**TRY IT**
Go to the line in the entries below that holds "-- synthesized netlist" and repeat exactly from there through the line that holds "o21ai | 4 | 23.8 |", inclusive.

**SUPPLIED INFORMATION**

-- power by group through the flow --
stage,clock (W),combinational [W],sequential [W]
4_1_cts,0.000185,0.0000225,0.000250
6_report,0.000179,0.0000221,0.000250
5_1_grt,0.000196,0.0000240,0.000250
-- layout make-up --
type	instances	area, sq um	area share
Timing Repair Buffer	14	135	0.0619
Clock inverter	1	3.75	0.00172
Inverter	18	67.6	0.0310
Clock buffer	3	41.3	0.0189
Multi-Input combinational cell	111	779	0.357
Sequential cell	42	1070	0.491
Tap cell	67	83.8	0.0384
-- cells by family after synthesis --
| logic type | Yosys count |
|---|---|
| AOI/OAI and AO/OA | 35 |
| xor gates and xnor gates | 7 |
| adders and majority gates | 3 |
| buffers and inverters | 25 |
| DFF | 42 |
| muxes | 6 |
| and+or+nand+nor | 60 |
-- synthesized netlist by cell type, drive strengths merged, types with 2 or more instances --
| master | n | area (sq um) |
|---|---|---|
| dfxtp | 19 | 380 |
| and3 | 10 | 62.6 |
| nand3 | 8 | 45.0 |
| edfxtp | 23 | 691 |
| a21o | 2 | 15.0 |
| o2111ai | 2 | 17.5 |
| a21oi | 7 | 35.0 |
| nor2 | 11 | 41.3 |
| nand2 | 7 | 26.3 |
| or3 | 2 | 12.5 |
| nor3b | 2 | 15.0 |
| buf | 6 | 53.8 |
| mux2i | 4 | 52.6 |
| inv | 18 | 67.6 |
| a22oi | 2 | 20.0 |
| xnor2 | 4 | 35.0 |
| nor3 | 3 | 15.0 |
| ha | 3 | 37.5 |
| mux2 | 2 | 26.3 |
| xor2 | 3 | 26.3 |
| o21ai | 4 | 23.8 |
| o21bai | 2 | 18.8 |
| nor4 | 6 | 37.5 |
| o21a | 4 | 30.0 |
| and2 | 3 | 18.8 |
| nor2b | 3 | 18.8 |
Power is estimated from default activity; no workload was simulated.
$ cat flow/run.sh
#!/bin/bash
# OpenROAD 26Q1-2900-gdf79404cd8, Yosys 0.63+post, stock flow scripts
make -C /OpenROAD-flow-scripts/flow DESIGN_CONFIG=/design/flow/config.mk WORK_HOME=/design/flow/orfs finish
$ cat flow/config.mk
export PLATFORM = sky130hd
export DESIGN_NAME = lab3
export DESIGN_NICKNAME = lab3
export VERILOG_FILES = /design/flow/design.v
export SDC_FILE = /design/flow/constraint.sdc
export NUM_CORES = 4
export LEC_CHECK = 1
export CORE_UTILIZATION = 50
$ cat flow/constraint.sdc
current_design lab3

set clk_period 14.9
set clk_io_pct 0.2

create_clock -name clk0 -period $clk_period [get_ports {clk}]

set non_clock_inputs [all_inputs -no_clocks]
set_input_delay [expr $clk_period * $clk_io_pct] -clock clk0 $non_clock_inputs
set_output_delay [expr $clk_period * $clk_io_pct] -clock clk0 [all_outputs]
$ cat flow/design.v
`timescale 1ns / 1ps
module lab3(
  input  clk,             
  input  reset_n,         
  input  [3:0] usr_btn,   
  output [3:0] usr_led    
);
  reg [3:0] but_pre;
  reg [3:0] bright;
  reg but0_pre;
  reg but1_pre;
  reg but2_pre;
  reg but3_pre;
  reg [23:0] count;
  reg [23:0] count2;
  reg [5:0] pwn_count;
  reg [2:0] ctrl = 3'd4;
always @ (posedge clk)
begin
    if(!reset_n)
    begin
        count = 24'b0;
        but_pre = 4'b0;
        but1_pre = 0;
        but0_pre = 0;
    end
    else
    begin
        if(but0_pre && but_pre != 4'b1000)
        begin
            but_pre = but_pre - 1;
            but0_pre = 0;
            count = 24'b0;
        end
        else if(but1_pre && but_pre != 4'b0111)
        begin
            but_pre = but_pre + 1;
            but1_pre = 0;
            count = 24'b0;
        end
        else
            but_pre = but_pre;  
    end
    if(usr_btn[0])
    begin
        count = count + 1;
        if(~count == 24'b0)
            but0_pre = 1;
        else
            but0_pre = but0_pre;
    end
    else
    begin
        but0_pre = 0;
    end
    if(usr_btn[1])
    begin
        count = count + 1;
        if(~count == 24'b0)
            but1_pre = 1;
        else
            but1_pre = but1_pre;
    end
    else
    begin
        but1_pre = 0;
    end
end
always @ (posedge clk)
begin
    if(!reset_n)
        pwn_count = 6'b0;
    else if(pwn_count == 6'd20)
        pwn_count = 6'b0;
    else
        pwn_count = pwn_count + 1;
end
always @ (posedge clk)
begin
    if(!reset_n)
    begin
        ctrl = 3'd4;
        count2 = 24'b0;
    end
    else
    begin
       if(but2_pre && ctrl != 3'b0)
        begin
            ctrl = ctrl - 1;
            but2_pre = 0;
            count2 = 24'b0;
        end
        else if(but3_pre && ctrl != 3'd4)
        begin
            ctrl = ctrl + 1;
            but3_pre = 0;
            count2 = 24'b0;
        end
        else
            bright = bright;
    end
    if(usr_btn[2])
    begin
        count2 = count2 + 1;
        if(~count2 == 24'b0)
            but2_pre = 1;
        else
            but2_pre = but2_pre;
    end
    else
    begin
        but2_pre = 0;
    end
    if(usr_btn[3])
    begin
        count2 = count2 + 1;
        if(~count2 == 24'b0)
            but3_pre = 1;
        else
            but3_pre = but3_pre;
    end
    else
    begin
        but3_pre = 0;
    end
    if(ctrl == 3'd4)
        bright = but_pre;
    else if(ctrl == 3'd3)
    begin
        bright = (pwn_count >= 20'd5) ? but_pre : 4'b0;
    end
    else if(ctrl == 3'd2)
        bright = (pwn_count >= 20'd10) ? but_pre : 4'b0;
    else if(ctrl == 3'd1)
        bright = (pwn_count >= 20'd15) ? but_pre : 4'b0;
    else
        bright = (pwn_count >= 20'd20) ? but_pre : 4'b0; 
end
assign usr_led = bright;
endmodule
==> results_slide.txt <==
Run Summary

Run status
  • Status: completed

Logic synthesis
  • Top cells by area: dfxtp_1 24%, xnor2_1 9.3%, xor2_1 5.7%
  • Cell Area, Synth: roughly 0.0057 mm2
  • Yosys chip area: 0.00568 mm2
  • Mean Syn Cell Area: between 7 and 8 um2
  • Ys Warns: 1
  • Ys flops: just under 70
  • Ys async rst share: 0
  • Simple share: 0.349
  • Area leader share: 0.243
  • Synth mux share: 0.0112
  • Aoi share: 0.160
  • Seq/Total Area, Yosys: 0.243
  • Distinct lib cells used: a little under 80
  • Area leader, netlist: dfxtp_1
  • Top-count cell post-synth: nand2_1
  • Post-Synth XOR/XNOR Area: 0.152
  • Commonest cells in the netlist: 77 x nand2_1, 76 x nor2_1, 69 x dfxtp_1, 60 x xnor2_1, 46 x nand3_1
  • Adder Share, Synth: 0.0366
  • Cells after synthesis: around 750
  • Flip-flops with a built-in enable: 0
  • Synth logic family: simple AND/OR/NAND/NOR gates
  • Main flop type: dfxtp_1
  • Ys cells: ~750

Route
  • Wirelength per Cell: about 17 um
  • Met3 wire len: between 500 and 600 um
  • DRT Pass-1 Iters: 5
  • Routed Antenna Nets: 0
  • Top sig layer: met4
  • Routed WL: 15000 um
  • Vias/cell: 6.12
  • Antenna cell count: 0
  • Post-Route M1 WL: around 6700 um
  • Met2 wire length: 7100 um
  • Via count: 5382
  • DRT iter0 DRCs: roughly 310
  • DRC Markers: 0

Final layout
  • Area growth syn-to-layout: 8.51%
  • Fraction of layout cells with a size suffix above 1: 0.0758
  • Register Area: 0.00138 mm2
  • Filler instances: between 1k and 1.5k
  • Non-Filler Instances: 879
  • Gate Area: around 0.0040 mm2
  • Final instance area: about 0.0062 mm2

STA
  • Tmin final: roughly 7100 ps
  • Fin. Hold Viols: 0
  • Final setup vio count: 0
  • Max-slew violations: 0
  • Tightest Pin Transition: 785 ps
  • Fmax achieved: 141 MHz
  • Hold slack: 473 ps
  • Post-layout period usage: 0.475
  • Clock Skews: roughly 4.8 ps
  • Unrepaired setup endpoints after global routing: no
  • Slew headroom: 0.472
  • Setup TNS Final: 0 ps

Worst setup path
  • Crit path capture type: register
  • Top Family by Delay on Critical Path: simple AND/OR/NAND/NOR gates
  • Critical path peak fanout: 20
  • Worst EP arrival: roughly 7300 ps
  • CP max stage delay: slightly below 600 ps
  • CP max stage cell: nor4_2
  • Nature of the critical path startpoint: input pin
  • Critical path type: input pin to register
  • Worst-path cell chain: clkdlybuf4s50_1 > buf_4 > clkinv_1 > a21oi_1 > nand2_1 > inv_1 > ha_1 > nand3_1 > nor4_1 > xor2_1 > nand4_1 > nor4_2 > and4bb_1 > o21bai_1 > a211oi_1 > a21o_1
  • Required @ worst endpoint: 15140 ps
  • WP buf/inv: 4

Clock network
  • Clk buf depth: 2
  • # clock sinks: 69
  • CTS Hold Bufs: 0
  • CTS H-tree depth: 3
  • CTS tree: built
  • Root buffer cell: clkbuf_16
  • Setup Fix Bufs, Post-CTS: 0
  • Clock Pin Slew Worst Setup and Hold Paths: about 60 ps
  • Post-CTS Resized: 0
  • CTS buffer count: 9
  • Worst skew pair latency: 350 ps

Global routing
  • First-pass GRT wire length: between 20000 and 25000 um
  • Total grt overflow: 0
  • Antenna violations before repair: 0
  • Largest net degree at the start of global routing: 29
  • GRT Total Usage: 0.271
  • Vias in the first global route: 4909

Placed design
  • IO buf count: 9
  • Final GP Congestion: approximately 0.96
  • Placed cells: around 860
  • HPWL Detailed: ~11000 um
  • Placed Area: ~0.0058 mm2

Floorplanning
  • Chip width: around 110 um
  • Total die size: around 0.012 mm2
  • IO Count: 10
  • Num rows: 38
  • Core Box Area: 0.0109 mm2
  • Die Height: roughly 110 um
  • Init Core Util: 0.519

Job
  • Tool warnings: 33
  • Maxcap violations: 0

Worst hold path
  • Hold Crit Class: register to register

Power and ir drop
  • Max IR drop VDD: 0.0000569 V
  • Leak Pwr: roughly 2 nW
  • PwrDens: approximately 83 mW/mm2
## power by group
| group | internal [mW] | leakage [nW] | switching, mW |
|---|---|---|---|
| clock network | 0.168 | 0.165 | 0.0845 |
| registers | 0.191 | 0.558 | 0.0139 |
| logic | 0.0211 | 1.28 | 0.0357 |
| total | 0.380 | 2.01 | 0.134 |
## flip-flops by register name (all words and copies together) (netlist names), 3 cells and up
register	flops
bright	4
but_pre	4
count	24
count2	24
ctrl	3
pwn_count	6
## area by class of cell
cell class	count	area share
Timing Repair Buffer	14	0.0207
Multi-Input combinational cell	615	0.655
Clock buffer	10	0.0388
Inverter	25	0.0152
Tap cell	140	0.0284
Clock inverter	6	0.0179
Sequential cell	69	0.224
## metrics by stage
stage	power, mW	worst slack (ps)	util
5_1_grt	0.532	7530	0.563
3_3_place_gp	0.265	7610	0.531
6_report	0.514	7820	0.563
4_1_cts	0.518	7850	0.563
3_5_place_dp	0.265	7530	0.531
2_1_floorplan	0.253	8360	-
## metal layers
layer / vias to the layer above / track usage
met4: 0 / 0.0985
met1: 2520 / 0.368
met3: 45 / 0.0264
met2: 144 / 0.455
li1: 2673 / -
met5: - / 0
## worst paths after layout
kind / start / cells after the start / slack (ps) / end
setup / recovery: reset_n / 16 / 7820 / but1_pre
setup reg to reg: but_pre[0] / 14 / 10390 / but1_pre
hold reg to reg: pwn_count[0] / 1 / 470 / pwn_count[0]
hold / removal: pwn_count[0] / 1 / 470 / pwn_count[0]
## placed cells by master (no fill, tap or decap), types with 6 or more instances in the layout
cell type	count
o31ai_1	6
nand2_1	77
xnor2_1	60
nand3_1	46
nand2b_1	6
clkdlybuf4s50_1	9
nand4_1	26
a21oi_1	31
and4_1	6
nor3_1	30
and2_1	10
dfxtp_1	69
a21o_1	6
or3_1	7
nor2_1	76
o21ai_0	18
nor4_1	19
ha_1	15
and3_1	12
inv_1	23
o21a_1	9
clkbuf_16	9
xor2_1	37
## worst reg2reg max path, delay by kind of cell, from the launching register on
family | cells | cell delay [ps]
and+or+nand+nor | 7 | 2630
xor gates and xnor gates | 1 | 310
DFF | 1 | 370
buffers and inverters | 1 | 140
adders and majority gates | 1 | 320
AOI/OAI and AO/OA | 4 | 640
## logic make-up (layout without fill, tap and decap cells)
family	Yosys count	count (layout)
and+or+nand+nor	366	366
buffers and inverters	61	55
muxes	6	6
adders and majority gates	16	16
xor gates and xnor gates	98	98
DFF	69	69
AOI/OAI and AO/OA	129	129
Power and IR drop assume default switching activity.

**WORKED SOLUTION**
-- synthesized netlist by cell type, drive strengths merged, types with 2 or more instances --
| master | n | area (sq um) |
|---|---|---|
| dfxtp | 19 | 380 |
| and3 | 10 | 62.6 |
| nand3 | 8 | 45.0 |
| edfxtp | 23 | 691 |
| a21o | 2 | 15.0 |
| o2111ai | 2 | 17.5 |
| a21oi | 7 | 35.0 |
| nor2 | 11 | 41.3 |
| nand2 | 7 | 26.3 |
| or3 | 2 | 12.5 |
| nor3b | 2 | 15.0 |
| buf | 6 | 53.8 |
| mux2i | 4 | 52.6 |
| inv | 18 | 67.6 |
| a22oi | 2 | 20.0 |
| xnor2 | 4 | 35.0 |
| nor3 | 3 | 15.0 |
| ha | 3 | 37.5 |
| mux2 | 2 | 26.3 |
| xor2 | 3 | 26.3 |
| o21ai | 4 | 23.8 |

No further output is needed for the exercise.